Marta podniosła się z fotela i podreptała do mikroskopijnej wnęki, szumnie nazywanej kuchnią. Po chwili dobiegł stamtąd podniesiony głos, wywołujący kolejną falę bólu.
– Będziesz piła czarną czy z mlekiem?
– Czarną, ale z cukrem. I nie wrzeszcz tak, Tuśka – poprosiła – bo rozsadzi mi głowę.
Marta starała się jak najciszej ustawiać na stole kubki, cukiernicę, łyżeczki i spodeczek z połówką cytryny.
– Trzeba było tyle nie chlać. Mówiłam ci przecież…
– Dobrze wiesz, że nie chodzi o litraż, tylko o mieszankę. – Konstancja sięgnęła po swój kubek, posłodziła dwie czubate łyżki i skosztowała. – Dobre. Ale cytryny nie wcisnę, bo to jakiś kretyński zabobon. Nie chcę sobie popsuć kawy.
– To nie zabobon – oburzyła się Marta. – Zawarte w cytrynie…
– Tuśka, oszczędź sobie gadania. Raz cię posłuchałam i potem o mało nie puściłam pawia.
– To nie przeze mnie i nie od kawy z cytryną. Jakiś kretyn wymyślił, że skoro nie ma ani lodu, ani soku pomarańczowego, to możemy wypić ciepłe campari z rozpuszczonymi lodami truskawkowymi.

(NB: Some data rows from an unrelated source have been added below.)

===== src/design/spo_consts.svh =====
// spo_consts.svh: register map, field positions, limits, reset values and timing counts
// assumes: included by bare name from the setpoint output design files
`ifndef SPO_CONSTS_SVH
`define SPO_CONSTS_SVH
// register byte addresses and per-channel layout
`define SPO_A_CTRL   8'h00
`define SPO_A_CH0    8'h04
`define SPO_CH_SPAN  8'h18
`define SPO_O_CFG    8'h00
`define SPO_O_VAL    8'h04
`define SPO_O_HYS    8'h08
`define SPO_O_TON    8'h0C
`define SPO_O_TOFF   8'h10
`define SPO_A_STAT   8'h34
`define SPO_A_CMD    8'h38
// control register fields
`define SPO_C_SP2EN  0
`define SPO_C_BTNDSP 1
`define SPO_C_BACKLT 2
`define SPO_C_UIF    4
// per-channel configuration fields
`define SPO_F_ACT    0
`define SPO_F_MODE   2
`define SPO_F_RWD    4
`define SPO_F_STBY   5
`define SPO_F_BURN   6
`define SPO_F_COLOR  7
// value limits
`define SPO_SP_MIN   (-9999)
`define SPO_SP_MAX   99999
`define SPO_HYS_MIN  1
`define SPO_HYS_MAX  59999
`define SPO_DLY_MAX  5999
// reset values
`define SPO_CTRL_RST 8'h00
`define SPO_CFG_RST  8'h00
`define SPO_HYS_RST  16'h0001
// timing: delay base is one second of the 25 MHz clock
`define SPO_CLK_HZ   25000000
`define SPO_TICK_S   1
`define SPO_SEC_CYC  (`SPO_CLK_HZ * `SPO_TICK_S)
`endif


===== src/design/spo_pkg.sv =====
// spo_pkg: types shared by the setpoint output block
// assumes: compiled before every other design file
package spo_pkg;
  typedef logic signed [17:0] spo_val_t;
  typedef enum logic [1:0] {
    high_balanced_action, low_balanced_action,
    high_unbalanced_action, low_unbalanced_action
  } spo_action_t;
  typedef enum logic [1:0] {
    auto_reset_mode, latch_immediate_reset_mode,
    latch_delayed_reset_mode, spare_reset_mode
  } spo_rmode_t;
  typedef enum logic [2:0] {
    no_input_function, reset_output_one, reset_output_two,
    reset_both_outputs, display_value_assignment
  } spo_uif_t;
  typedef enum logic [1:0] {
    st_off, st_wait_on, st_on, st_wait_off
  } spo_state_t;
endpackage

– Od czegokolwiek to było, więcej takiego świństwa nie ruszę.
Na znak, że dyskusja zakończona, Kostka rozsiadła się na wersalce, pociągnęła nogi i oparła się wygodnie. Dłonie grzała o duży porcelanowy kubek z wizerunkiem pomarańczowej biedronki w czarne kropki. Marta miała identyczny, ale jej biedronka była czerwona.
– Mów – zachęciła cicho Tuśka.
Konstancja przez chwilę popijała gorący napój i zastanawiała się, od czego zacząć.
– W piątek zadzwonił Jacek. Zapytał, czy nie posiedziałabym do niedzieli wieczorem z dzieciakami. Mieli z Anką wyskoczyć na parę dni do Bukowiny. Ustawiali to od dawna, podobno teściowa była urobiona jak ciasto na drożdżówki, ale okazało się, że nie przewidzieli jednej okoliczności. Jej fagas wymyślił, że w ten weekend pojadą na daczę, bo ktoś tam powiedział, że wysypały grzyby.
– Wiedział o planach Jacka i Anki wobec babci Sabinki? – Marta zadała bardzo rzeczowe pytanie.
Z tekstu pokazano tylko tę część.